Scientific classification
- Kingdom: Animalia
- Phylum: Chordata
- Class: Aves
- Order: Passeriformes
- Family: Meliphagidae
- Genus: Gymnomyza
- Species: G. brunneirostris
- Binomial name: Gymnomyza brunneirostris (Mayr, 1932)

= Duetting giant honeyeater =

- Genus: Gymnomyza
- Species: brunneirostris
- Authority: (Mayr, 1932)
- Conservation status: LC

Species of bird

The duetting giant honeyeater (Gymnomyza brunneirostris), formerly known as the giant honeyeater, is a species of bird in the family Meliphagidae.
It is endemic to Fiji.

Its natural habitats are subtropical or tropical moist lowland forest, and subtropical or tropical moist montane forest.
It is threatened by habitat loss.

It is endemic Viti Levu island.
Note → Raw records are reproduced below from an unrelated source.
### src/rtl/dp_pkg.sv
package dp_pkg;

    typedef enum logic [1:0] {
        LANE_NONE = 2'd0,
        LANE_LO   = 2'd1,
        LANE_HI   = 2'd2,
        LANE_WORD = 2'd3
    } lane_e;

    typedef enum logic [1:0] {
        ST_IDLE  = 2'd0,
        ST_WRITE = 2'd1,
        ST_FETCH = 2'd2,
        ST_LAND  = 2'd3
    } mst_e;

endpackage

### src/rtl/dp_decode.sv
module dp_decode
    import dp_pkg::*;
(
    input  logic [3:0] addr,
    input  logic       nbhe,
    output logic       sel,
    output lane_e      lane,
    output logic [1:0] nbytes
);

    // both word locations of the window select the same register
    always_comb begin
        sel = (addr[3:1] == 3'b100) || (addr[3:1] == 3'b101);
    end

    always_comb begin
        unique case ({addr[0], nbhe})
            2'b00: begin lane = LANE_WORD; nbytes = 2'd2; end
            2'b01: begin lane = LANE_LO;   nbytes = 2'd1; end
            2'b10: begin lane = LANE_HI;   nbytes = 2'd1; end
            default: begin lane = LANE_NONE; nbytes = 2'd0; end
        endcase
        if (!sel) begin
            lane   = LANE_NONE;
            nbytes = 2'd0;
        end
    end

endmodule

### src/rtl/dp_fifo.sv
module dp_fifo #(
    parameter int DEPTH = 4,
    parameter int HEADS = 2
) (
    input  logic                         clk,
    input  logic                         rst_n,
    input  logic                         flush,
    input  logic [1:0]                   push_n,
    input  logic [7:0]                   push_b0,
    input  logic [7:0]                   push_b1,
    input  logic [1:0]                   pop_n,
    output logic [8*HEADS-1:0]           head,
    output logic [$clog2(DEPTH+1)-1:0]   count
);

    localparam int CW = $clog2(DEPTH + 1);
    localparam int PW = (DEPTH > 1) ? $clog2(DEPTH) : 1;

    logic [7:0]    slot [DEPTH];
    logic [PW-1:0] wr_idx;
    logic [PW-1:0] rd_idx;

    function automatic logic [PW-1:0] nxt(input logic [PW-1:0] i);
        return (i == PW'(DEPTH - 1)) ? '0 : i + 1'b1;
    endfunction

    always_ff @(posedge clk) begin
        if (push_n != 2'd0) slot[wr_idx] <= push_b0;
        if (push_n == 2'd2) slot[nxt(wr_idx)] <= push_b1;
    end

    always_ff @(posedge clk) begin
        if (!rst_n || flush) begin
            wr_idx <= '0;
            rd_idx <= '0;
            count  <= '0;
        end else begin
            unique case (push_n)
                2'd1:    wr_idx <= nxt(wr_idx);
                2'd2:    wr_idx <= nxt(nxt(wr_idx));
                default: wr_idx <= wr_idx;
            endcase
            unique case (pop_n)
                2'd1:    rd_idx <= nxt(rd_idx);
                2'd2:    rd_idx <= nxt(nxt(rd_idx));
                default: rd_idx <= rd_idx;
            endcase
            count <= count + CW'(push_n) - CW'(pop_n);
        end
    end

    generate
        if (HEADS == 2) begin : g_two
            assign head = {slot[nxt(rd_idx)], slot[rd_idx]};
        end else begin : g_one
            assign head = slot[rd_idx];
        end
    endgenerate


    no_overflow_chk: assert property (@(posedge clk) disable iff (!rst_n)
        flush || (int'(count) + int'(push_n) <= DEPTH + int'(pop_n)));


    no_underflow_chk: assert property (@(posedge clk) disable iff (!rst_n)
        flush || (int'(pop_n) <= int'(count)));

endmodule

### src/rtl/dp_mseq.sv
module dp_mseq
    import dp_pkg::*;
#(
    parameter int AW = 8
) (
    input  logic          clk,
    input  logic          rst_n,
    input  logic          wr_pend,
    input  logic [7:0]    wr_byte,
    input  logic          rf_room,
    input  logic          ld_acc,
    input  logic [AW-1:0] ld_val,
    input  logic          ld_rd,
    input  logic          ld_inc,
    output logic [AW-1:0] mem_addr,
    output logic          mem_we,
    output logic [7:0]    mem_wdata,
    output logic          mem_re,
    output logic          wpop,
    output logic          rpush,
    output logic          wr_busy,
    output logic [AW-1:0] ptr_cur
);

    mst_e          st, st_nx;
    logic [AW-1:0] ptr_q;
    logic          tog_q;
    logic          cfg_rd_q;
    logic          cfg_inc_q;
    logic          moved;

    // state register
    always_ff @(posedge clk) begin
        if (!rst_n) st <= ST_IDLE;
        else        st <= st_nx;
    end

    // transitions
    always_comb begin
        st_nx = st;
        unique case (st)
            ST_IDLE: begin
                if (ld_acc)                    st_nx = ST_IDLE;
                else if (wr_pend)              st_nx = ST_WRITE;
                else if (cfg_rd_q && rf_room)  st_nx = ST_FETCH;
                else                           st_nx = ST_IDLE;
            end
            ST_WRITE: st_nx = ST_IDLE;
            ST_FETCH: st_nx = ld_acc ? ST_IDLE : ST_LAND;
            ST_LAND:  st_nx = ST_IDLE;
            default:  st_nx = ST_IDLE;
        endcase
    end

    // outputs
    always_comb begin
        mem_we  = 1'b0;
        mem_re  = 1'b0;
        wpop    = 1'b0;
        rpush   = 1'b0;
        wr_busy = 1'b0;
        unique case (st)
            ST_IDLE:  ;
            ST_WRITE: begin mem_we = 1'b1; wpop = 1'b1; wr_busy = 1'b1; end
            ST_FETCH: mem_re = 1'b1;
            ST_LAND:  rpush = !ld_acc;
            default:  ;
        endcase
    end

    assign moved     = mem_we || mem_re;
    assign mem_wdata = wr_byte;
    assign mem_addr  = cfg_inc_q ? ptr_q : {ptr_q[AW-1:1], tog_q};
    assign ptr_cur   = ptr_q;

    always_ff @(posedge clk) begin
        if (!rst_n) begin
            ptr_q     <= '0;
            tog_q     <= 1'b0;
            cfg_rd_q  <= 1'b0;
            cfg_inc_q <= 1'b0;
        end else if (ld_acc) begin
            ptr_q     <= ld_val;
            tog_q     <= 1'b0;
            cfg_rd_q  <= ld_rd;
            cfg_inc_q <= ld_inc;
        end else if (moved) begin
            if (cfg_inc_q) ptr_q <= ptr_q + 1'b1;
            else           tog_q <= ~tog_q;
        end
    end


    ptr_step_chk: assert property (@(posedge clk) disable iff (!rst_n)
        (cfg_inc_q && moved && !ld_acc) |=> (ptr_q == $past(ptr_q) + 1'b1));


    ptr_hold_chk: assert property (@(posedge clk) disable iff (!rst_n)
        (!cfg_inc_q && !ld_acc) |=> $stable(ptr_q));


    fetch_mode_chk: assert property (@(posedge clk) disable iff (!rst_n)
        mem_re |-> cfg_rd_q);

endmodule

### src/rtl/dport_top.sv
module dport_top
    import dp_pkg::*;
#(
    parameter int AW    = 8,
    parameter int DEPTH = 4
) (
    input  logic          clk,
    input  logic          rst_n,
    input  logic [3:0]    hst_addr,
    input  logic          hst_nbhe,
    input  logic          hst_wr,
    input  logic          hst_rd,
    input  logic [15:0]   hst_wdata,
    output logic [15:0]   hst_rdata,
    output logic          hst_rdy,
    input  logic          ptr_ld,
    input  logic [AW-1:0] ptr_val,
    input  logic          ptr_rd_mode,
    input  logic          ptr_autoinc,
    output logic [AW-1:0] ptr_cur,
    output logic [AW-1:0] mem_addr,
    output logic          mem_we,
    output logic [7:0]    mem_wdata,
    output logic          mem_re,
    input  logic [7:0]    mem_rdata
);

    localparam int CW = $clog2(DEPTH + 1);

    logic          sel;
    lane_e         lane;
    logic [1:0]    nbytes;
    logic [CW-1:0] wf_count, rf_count;
    logic [7:0]    wf_head;
    logic [15:0]   rf_head;
    logic          wr_req, rd_req;
    logic          ld_ok, ld_acc, wr_acc, rd_acc;
    logic          wpop, rpush, wr_busy;
    logic [1:0]    wf_push_n, rf_pop_n;
    logic [7:0]    wf_b0, wf_b1;

    dp_decode u_dec (
        .addr   (hst_addr),
        .nbhe   (hst_nbhe),
        .sel    (sel),
        .lane   (lane),
        .nbytes (nbytes)
    );

    assign wr_req = hst_wr && (nbytes != 2'd0);
    assign rd_req = hst_rd && (nbytes != 2'd0);
    assign ld_ok  = (wf_count == '0) && !wr_busy;

    always_comb begin
        if (ptr_ld)      hst_rdy = ld_ok;
        else if (hst_wr) hst_rdy = !wr_req || (int'(wf_count) + int'(nbytes) <= DEPTH);
        else if (hst_rd) hst_rdy = !rd_req || (int'(rf_count) >= int'(nbytes));
        else             hst_rdy = 1'b1;
    end

    assign ld_acc = ptr_ld && ld_ok;
    assign wr_acc = !ptr_ld && wr_req && hst_rdy;
    assign rd_acc = !ptr_ld && !hst_wr && rd_req && hst_rdy;

    // lane steering into the write FIFO
    always_comb begin
        wf_push_n = wr_acc ? nbytes : 2'd0;
        wf_b0     = (lane == LANE_HI) ? hst_wdata[15:8] : hst_wdata[7:0];
        wf_b1     = hst_wdata[15:8];
    end

    // lane steering out of the read FIFO
    always_comb begin
        rf_pop_n = rd_acc ? nbytes : 2'd0;
        unique case (lane)
            LANE_WORD: hst_rdata = rf_head;
            LANE_LO:   hst_rdata = {8'h00, rf_head[7:0]};
            LANE_HI:   hst_rdata = {rf_head[7:0], 8'h00};
            default:   hst_rdata = 16'h0000;
        endcase
    end

    dp_fifo #(.DEPTH(DEPTH), .HEADS(1)) u_wfifo (
        .clk     (clk),
        .rst_n   (rst_n),
        .flush   (1'b0),
        .push_n  (wf_push_n),
        .push_b0 (wf_b0),
        .push_b1 (wf_b1),
        .pop_n   ({1'b0, wpop}),
        .head    (wf_head),
        .count   (wf_count)
    );

    dp_fifo #(.DEPTH(DEPTH), .HEADS(2)) u_rfifo (
        .clk     (clk),
        .rst_n   (rst_n),
        .flush   (ld_acc),
        .push_n  ({1'b0, rpush}),
        .push_b0 (mem_rdata),
        .push_b1 (8'h00),
        .pop_n   (rf_pop_n),
        .head    (rf_head),
        .count   (rf_count)
    );

    dp_mseq #(.AW(AW)) u_seq (
        .clk       (clk),
        .rst_n     (rst_n),
        .wr_pend   (wf_count != '0),
        .wr_byte   (wf_head),
        .rf_room   (int'(rf_count) < DEPTH),
        .ld_acc    (ld_acc),
        .ld_val    (ptr_val),
        .ld_rd     (ptr_rd_mode),
        .ld_inc    (ptr_autoinc),
        .mem_addr  (mem_addr),
        .mem_we    (mem_we),
        .mem_wdata (mem_wdata),
        .mem_re    (mem_re),
        .wpop      (wpop),
        .rpush     (rpush),
        .wr_busy   (wr_busy),
        .ptr_cur   (ptr_cur)
    );


    flush_chk: assert property (@(posedge clk) disable iff (!rst_n)
        ld_acc |=> (rf_count == '0));


    drain_order_chk: assert property (@(posedge clk) disable iff (!rst_n)
        mem_we |-> (wf_count != '0));


    ignore_addr_chk: assert property (@(posedge clk) disable iff (!rst_n)
        (!sel && hst_wr && !ptr_ld) |-> (hst_rdy && !wr_acc));

endmodule

### config.mk
export PLATFORM = sky130hd
export DESIGN_NAME = dport_top
export DESIGN_NICKNAME = d
export VERILOG_FILES = /design/src/rtl/dp_pkg.sv /design/src/rtl/dp_decode.sv /design/src/rtl/dp_fifo.sv /design/src/rtl/dp_mseq.sv /design/src/rtl/dport_top.sv
export SDC_FILE = /design/constraint.sdc
export NUM_CORES = 1
export LEC_CHECK = 0
export ABC_AREA = 1
export BUFFER_PORTS_ARGS = -buffer_cell sky130_fd_sc_hd__buf_2
export CORE_MARGIN = 8
export CORE_UTILIZATION = 53
export CTS_BUF_LIST = sky130_fd_sc_hd__clkbuf_4
export DETAILED_ROUTE_END_ITERATION = 8
export PLACE_DENSITY = 0.85
export SYNTH_ARGS = -nofsm -noshare
export SYNTH_HDL_FRONTEND = slang
export SYNTH_SLANG_ARGS = --single-unit
### constraint.sdc
create_clock -name clk -period 2.97 [get_ports clk]
set_input_delay 0.297 -clock clk [delete_from_list [all_inputs] [get_ports clk]]
set_output_delay 0.297 -clock clk [all_outputs]
set_load 0.05 [all_outputs]
==> metrics, run 1 <==
status=finished, final reports clean; fillers=837; final RePlAce weighted congestion=0.879; Initial Utilization=0.538; multi-input logic area=0.00256 sq mm; placement row count=37; CP startpoint kind=primary input; CTS tree=done; Worst R2R Path Depth=17; DR WL/cell=15.1 um; core area=0.0102 sq mm; arrival time worst endpoint=3.23 ns; Cell Pwr Density=633 mW/mm^2; Unique masters post-synth=42; I/O Buffers=85; post-synth top area share=0.351; DR iter-0 viols=366; post-DP HPWL=9730 um; die area=0.0138 sq mm; RSZ-0062 raised after global routing=no; Net Count, Synth=708; H-Tree Level Count=3; setup TNS=0 ns; global-route wire length before repair=21800 um; final instance area=0.00643 sq mm; DRC viols=0; die height=118 um; #FFs+latches synth=95; Slowest-stage cell, CP=fa_2; Final Non-Filler Cells=873; Post-Synthesis Cells=627; root buf cell=clkbuf_4; # clock sinks=95; vias per inst=5.41; Psw=0.00179 W; Worst Hold Depth=1; synthesis-to-layout area growth=17.4%; hold_buf cts=0; # IOs=87; P_leak=2.74 nW; Crit Path Class=primary input to register; Tmin final=2.85 ns; crit path capture type=register; yosys warns=0; crit-path max FO=6; nets@finish=813; Area after DPL=0.00626 sq mm; first-pass iteration count of the detailed router=5; # Max-Cap Violations=0; clk buf depth=2; final worst path period share=0.960; vias in the first global route=4782; Hold Vio Cnt, Final=0; placed cells=855; Die W=118 um; Comb pwr share=0.423; Synth Area per Inst=8.73 sq um; Num CTS Buffers=9; total global routing overflow=0; diode count=0; share of layout cells above drive strength 1=0.255; Post-DRT Antenna Nets=0; vias=4719; worst slew pin tran=0.447 ns; Clock Power Share=0.168; worst min-delay path class=primary input to register; Mapped Area=0.00548 sq mm; switching share of power=0.439; Relative slew margins=0.701; Synth area leader=edfxtp_1; Setup Viol. Count Final=0; Synth area leaders=edfxtp_1 (35%), dfxtp_1 (11%), nand2_1 (7.8%), ha_1 (7.8%), inv_1 (4.8%); skew final=0.0140 ns; clk_lat worst skew=0.44 ns; post-synthesis sequential area ratio=0.464; R2R Setup Slk=0.14 ns; setup ws final=0.119 ns; Max Clk Rate=351 MHz; total power=0.00407 W; drt total wl=13200 um; most frequent CP cell=nand2_1; dpl ws=-0.336 ns; crit path cell chain=buf_2 > clkinvlp_4 > ha_4 > nand4_1 > fa_2 > nand2_1 > nand2_1 > nand2_1 > nand2_1 > nand2_2 > nand2_8 > nand2_2 > nor2_1 > ha_1 > inv_1 > ha_1 > inv_1 > fa_2 > or2_4 > a21oi_2; P_int=0.00228 W; Clk pin slew, worst setup/hold paths=0.13 ns; Storage cell area=0.00255 sq mm; Total GRT Usage=0.188; Slew Limit Fails=0; largest net degree at the start of global routing=22; sequential share of power=0.409; Max rail drop VDD=571 uV; initial antenna violation count=0; Max stage delay on crit path=0.55 ns; Req. time, crit path=3.35 ns
-- per-layer routing --
metal / vias to the layer above / GRT usage / wire length, um
li1: 2313 / - / -
met1: 2210 / 0.209 / 5350
met2: 179 / 0.344 / 6940
met3: 17 / 0.0432 / 718
met4: 0 / 0.0681 / 162
met5: - / 0 / 0
-- flip-flops by register name, summed over array words and instances (netlist names), named ones only --
register / cells
u_seq.tog_q: 1
u_seq.st: 2
u_seq.ptr_cur: 8
u_wfifo.count: 3
u_rfifo.rd_idx: 2
u_wfifo.rd_idx: 2
u_rfifo.slot: 32
u_wfifo.slot: 32
u_seq.cfg_inc_q: 1
u_rfifo.wr_idx: 2
u_wfifo.wr_idx: 2
u_seq.cfg_rd_q: 1
u_rfifo.count: 3
-- power groups by stage --
| stage | logic [W] | registers [W] | clock network, W |
|---|---|---|---|
| 2_1_floorplan | 0.00122 | 0.00180 | 0 |
| 3_3_place_gp | 0.00165 | 0.00168 | 0 |
| 3_5_place_dp | 0.00170 | 0.00169 | 0 |
| 4_1_cts | 0.00170 | 0.00166 | 0.000692 |
| 5_1_grt | 0.00187 | 0.00169 | 0.000744 |
| 6_report | 0.00172 | 0.00166 | 0.000684 |
-- cell usage in the layout, fill, tap and decap left out, types with 4 or more instances in the layout --
master and instances:
o21ai_2 13, a21oi_1 27, clkbuf_4 11, buf_4 30, xnor2_1 5, o21ai_4 4
edfxtp_1 64, a211oi_1 4, inv_1 67, inv_2 4, o22ai_1 8, a32o_1 4
nor2_1 63, dfxtp_1 29, xor2_1 6, buf_2 85, nand3_1 31, nand2_1 112
nand2_2 10, o21ai_0 43, nor3_1 9, buf_12 4, nand4_1 4, o21ai_1 30
ha_1 31
-- kinds of logic (layout without fill, tap and decap cells) --
| group | after synthesis | count (layout) | synth area share |
|---|---|---|---|
| adder cells (fa/ha/maj) | 37 | 37 | 0.0886 |
| AND/OR/NAND/NOR | 245 | 245 | 0.195 |
| buffers and inverters | 100 | 210 | 0.0809 |
| XOR/XNOR | 11 | 11 | 0.0176 |
| flip-flops | 95 | 95 | 0.464 |
| AO/OA/AOI/OAI | 139 | 139 | 0.153 |
-- critical path: cells and delay by family --
| family | cells | cell delay (ns) |
|---|---|---|
| AND/OR/NAND/NOR | 10 | 0.91 |
| adder cells (fa/ha/maj) | 5 | 1.52 |
| buffers and inverters | 4 | 0.37 |
| AO/OA/AOI/OAI | 1 | 0.11 |
-- stage by stage --
step                      hold WS, ns  utilization
after CTS                      0.0418        0.628
final                          0.0652        0.631
after detailed placement        0.507        0.615
after global routing           0.0421        0.631
after global placement          0.492        0.615
after floorplan                 0.396            -
-- synthesized netlist by cell type --
| cell | instances |
|---|---|
| a32o_1 | 4 |
| o21a_1 | 1 |
| buf_6 | 3 |
| nand4_1 | 4 |
| edfxtp_1 | 64 |
| a211oi_1 | 4 |
| o21ai_1 | 26 |
| o211ai_1 | 1 |
| buf_1 | 4 |
| buf_2 | 2 |
| nor2_4 | 1 |
| clkinv_1 | 2 |
| clkbuf_1 | 9 |
| nand2_2 | 9 |
| nor3_2 | 1 |
| o21bai_1 | 1 |
| nor2_2 | 2 |
| buf_12 | 1 |
| nand3b_1 | 1 |
| nor2_1 | 64 |
| o22ai_1 | 8 |
| buf_4 | 7 |
| o21ai_4 | 4 |
| nor4_1 | 1 |
| nor3b_1 | 1 |
| xnor2_1 | 5 |
| nand2_4 | 3 |
| ha_1 | 34 |
| a21oi_1 | 28 |
| a31oi_1 | 2 |
| inv_1 | 70 |
| or2_2 | 1 |
| nand3_1 | 32 |
| nor3_1 | 9 |
| o21ai_0 | 47 |
| fa_1 | 3 |
| o21ai_2 | 13 |
| nand3_2 | 2 |
| inv_2 | 2 |
| xor2_1 | 6 |
| nand2_1 | 114 |
| dfxtp_1 | 31 |
-- final timing paths --
| kind | start | end |
|---|---|---|
| max | hst_addr[0] | u_rfifo.count[2] |
| min | mem_rdata[1] | u_rfifo.slot[3][1] |
| max reg2reg | u_wfifo.count[0] | u_rfifo.count[2] |
| min reg2reg | u_seq.cfg_inc_q | u_seq.cfg_inc_q |
-- layout make-up --
| class | count | share of cell area |
|---|---|---|
| sequential | 95 | 0.396 |
| timing repair buffer | 120 | 0.115 |
| inverter | 74 | 0.0438 |
| clock inverter | 5 | 0.00759 |
| tap | 136 | 0.0265 |
| clock buffer | 11 | 0.0128 |
| multi-input combinational | 432 | 0.398 |
-- what timing repair did --
| item | CTS | global route |
|---|---|---|
| buffers inserted | 0 | 2 |
| gates resized for setup | 0 | 5 |
| setup endpoints to repair | 0 | 15 |
(Power assumes the default switching activity.)
==> inputs of run 2 (changes only) <==
--- a/config.mk
+++ b/config.mk
@@ -8,10 +8,10 @@
 export ABC_AREA = 1
 export BUFFER_PORTS_ARGS = -buffer_cell sky130_fd_sc_hd__buf_2
 export CORE_MARGIN = 8
-export CORE_UTILIZATION = 53
+export CORE_UTILIZATION = 39
 export CTS_BUF_LIST = sky130_fd_sc_hd__clkbuf_4
 export DETAILED_ROUTE_END_ITERATION = 8
-export PLACE_DENSITY = 0.85
+export PLACE_DENSITY = 0.68
 export SYNTH_ARGS = -nofsm -noshare
 export SYNTH_HDL_FRONTEND = slang
 export SYNTH_SLANG_ARGS = --single-unit
==> constraint.sdc (replaced) <==
create_clock -name clk -period 2.5 [get_ports clk]
set_input_delay 0.25 -clock clk [delete_from_list [all_inputs] [get_ports clk]]
set_output_delay 0.25 -clock clk [all_outputs]
set_load 0.05 [all_outputs]
==> run 2 against run 1 <==
  * The flow now finishes with violations (setup timing)
  * Register-to-register slack got worse by 0.41 ns
  * Power is 23% higher
  * Wire length increased by 12%
  * Clock skew increased by 0.0031 ns
  * Sequential power up 18%
  * Combinational power grew 31%
  * Setup slack lost 0.39 ns
  * Critical endpoint unchanged
  * Highest routed layer unchanged
==> metrics, run 2 (synthesis gave the netlist of run 1 again) <==
Max stage delay on crit path=0.57 ns (+0.02 ns); H-Tree Level Count=3 (unchanged); DR iter-0 viols=363 (-0.82%); crit path cell chain=nand4_1 > fa_2 > nand2_2 > nand2_1 > nand2_1 > nand2_2 > nand2_4 > nand2_8 > nand2_4 > nor2_4 > ha_4 > inv_2 > ha_4 > inv_2 > fa_2 > or2_4 > a21oi_2; Crit Path Class=register to register; worst slew pin tran=0.478 ns (+0.0305 ns); die area=0.0181 sq mm (+31%); vias=4829 (+2.3%); CP startpoint kind=register; die height=135 um (+14%); # clock sinks=95 (unchanged); # Max-Cap Violations=0 (unchanged); Cell Pwr Density=705 mW/mm^2 (+11%); most common cell after layout, fill and taps aside=nand2_1; total global routing overflow=0 (unchanged); Tmin final=2.77 ns; Clk pin slew, worst setup/hold paths=0.16 ns (+0.03 ns); Max rail drop VDD=629 uV (+10%); Relative slew margins=0.681 (-0.0195); RSZ-0062 raised after global routing=yes; P_leak=2.91 nW (+6.1%); Initial Utilization=0.396 (-0.142); clk_lat worst skew=0.47 ns (+0.03 ns); Total GRT Usage=0.164 (-0.0246); CTS tree=done; vias per inst=5.15 (-4.8%); nets@finish=834 (+2.6%); synthesis-to-layout area growth=30.0%; setup ws final=-0.267 ns (-0.385 ns); Post-DRT Antenna Nets=0 (unchanged); Slew Limit Fails=0 (unchanged); Slowest-stage cell, CP=fa_2; Req. time, crit path=2.91 ns (-0.44 ns); root buf cell=clkbuf_4; crit path capture type=register; DRC viols=0 (unchanged); Hold Vio Cnt, Final=0 (unchanged); Die W=135 um (+14%); crit-path max FO=3 (-3); arrival time worst endpoint=3.17 ns (-0.06 ns); Max Clk Rate=361 MHz; core area=0.0138 sq mm (+36%); vias in the first global route=4992 (+4.4%); Setup Viol. Count Final=71 (+71); post-DP HPWL=10200 um (+4.8%); placement row count=43 (+16%); clk buf depth=2 (unchanged); drt total wl=14700 um (+12%); placed cells=899 (+5.1%); initial antenna violation count=0 (unchanged); diode count=0 (unchanged); share of layout cells above drive strength 1=0.342 (+0.0866); failing checks=setup timing; I/O Buffers=85 (unchanged); Final Non-Filler Cells=938 (+7.4%); final RePlAce weighted congestion=0.883 (+0.44%); DR WL/cell=15.7 um (+4.1%); commonest non-fill, non-tap cells in the layout=nand2_1 (89), buf_2 (82), edfxtp_1 (64), nor2_1 (60), inv_1 (57); first-pass iteration count of the detailed router=6 (+1); # IOs=87 (unchanged); final worst path period share=1.11; Num CTS Buffers=9 (unchanged); skew final=0.0171 ns (+0.00311 ns); global-route wire length before repair=23800 um (+9.3%); largest net degree at the start of global routing=25 (+14%); dpl ws=-0.721 ns (-0.386 ns); worst min-delay path class=primary input to register; status=complete, but fails checks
It was formerly considered conspecific with the yellow-billed giant honeyeater. Both showed phenotypic and behavioural differences. A molecular phylogenetic study published in 2014 found that they also differed significantly in their mitochondrial DNA sequences and suggested that G. v. brunneirostris should be promoted to the species level. The International Ornithologists' Union accepted these proposals and introduced the name "yellow-billed giant honeyeater" for G. viridis and "duetting giant honeyeater" for G. brunneirostris.